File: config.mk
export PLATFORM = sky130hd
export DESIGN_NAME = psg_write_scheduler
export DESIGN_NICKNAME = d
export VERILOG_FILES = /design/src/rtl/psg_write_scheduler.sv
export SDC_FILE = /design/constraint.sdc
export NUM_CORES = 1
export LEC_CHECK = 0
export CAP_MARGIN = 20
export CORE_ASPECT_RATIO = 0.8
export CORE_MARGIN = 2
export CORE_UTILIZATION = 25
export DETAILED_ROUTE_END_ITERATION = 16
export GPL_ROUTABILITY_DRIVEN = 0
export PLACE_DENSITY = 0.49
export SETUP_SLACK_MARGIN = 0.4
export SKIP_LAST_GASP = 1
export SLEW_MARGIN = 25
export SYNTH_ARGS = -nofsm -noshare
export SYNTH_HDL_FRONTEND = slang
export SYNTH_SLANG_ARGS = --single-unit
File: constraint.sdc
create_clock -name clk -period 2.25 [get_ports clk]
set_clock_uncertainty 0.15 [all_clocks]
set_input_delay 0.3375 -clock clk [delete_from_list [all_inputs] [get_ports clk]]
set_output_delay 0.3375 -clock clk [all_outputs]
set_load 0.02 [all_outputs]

----------------------------------------

**Work instructions**
What you give back should be exactly the lines from the one with "export SYNTH_HDL_FRONTEND = slang" through the final line of the listing, and no others.

**Task result**
export SYNTH_HDL_FRONTEND = slang
export SYNTH_SLANG_ARGS = --single-unit
File: constraint.sdc
create_clock -name clk -period 2.25 [get_ports clk]
set_clock_uncertainty 0.15 [all_clocks]
set_input_delay 0.3375 -clock clk [delete_from_list [all_inputs] [get_ports clk]]
set_output_delay 0.3375 -clock clk [all_outputs]
set_load 0.02 [all_outputs]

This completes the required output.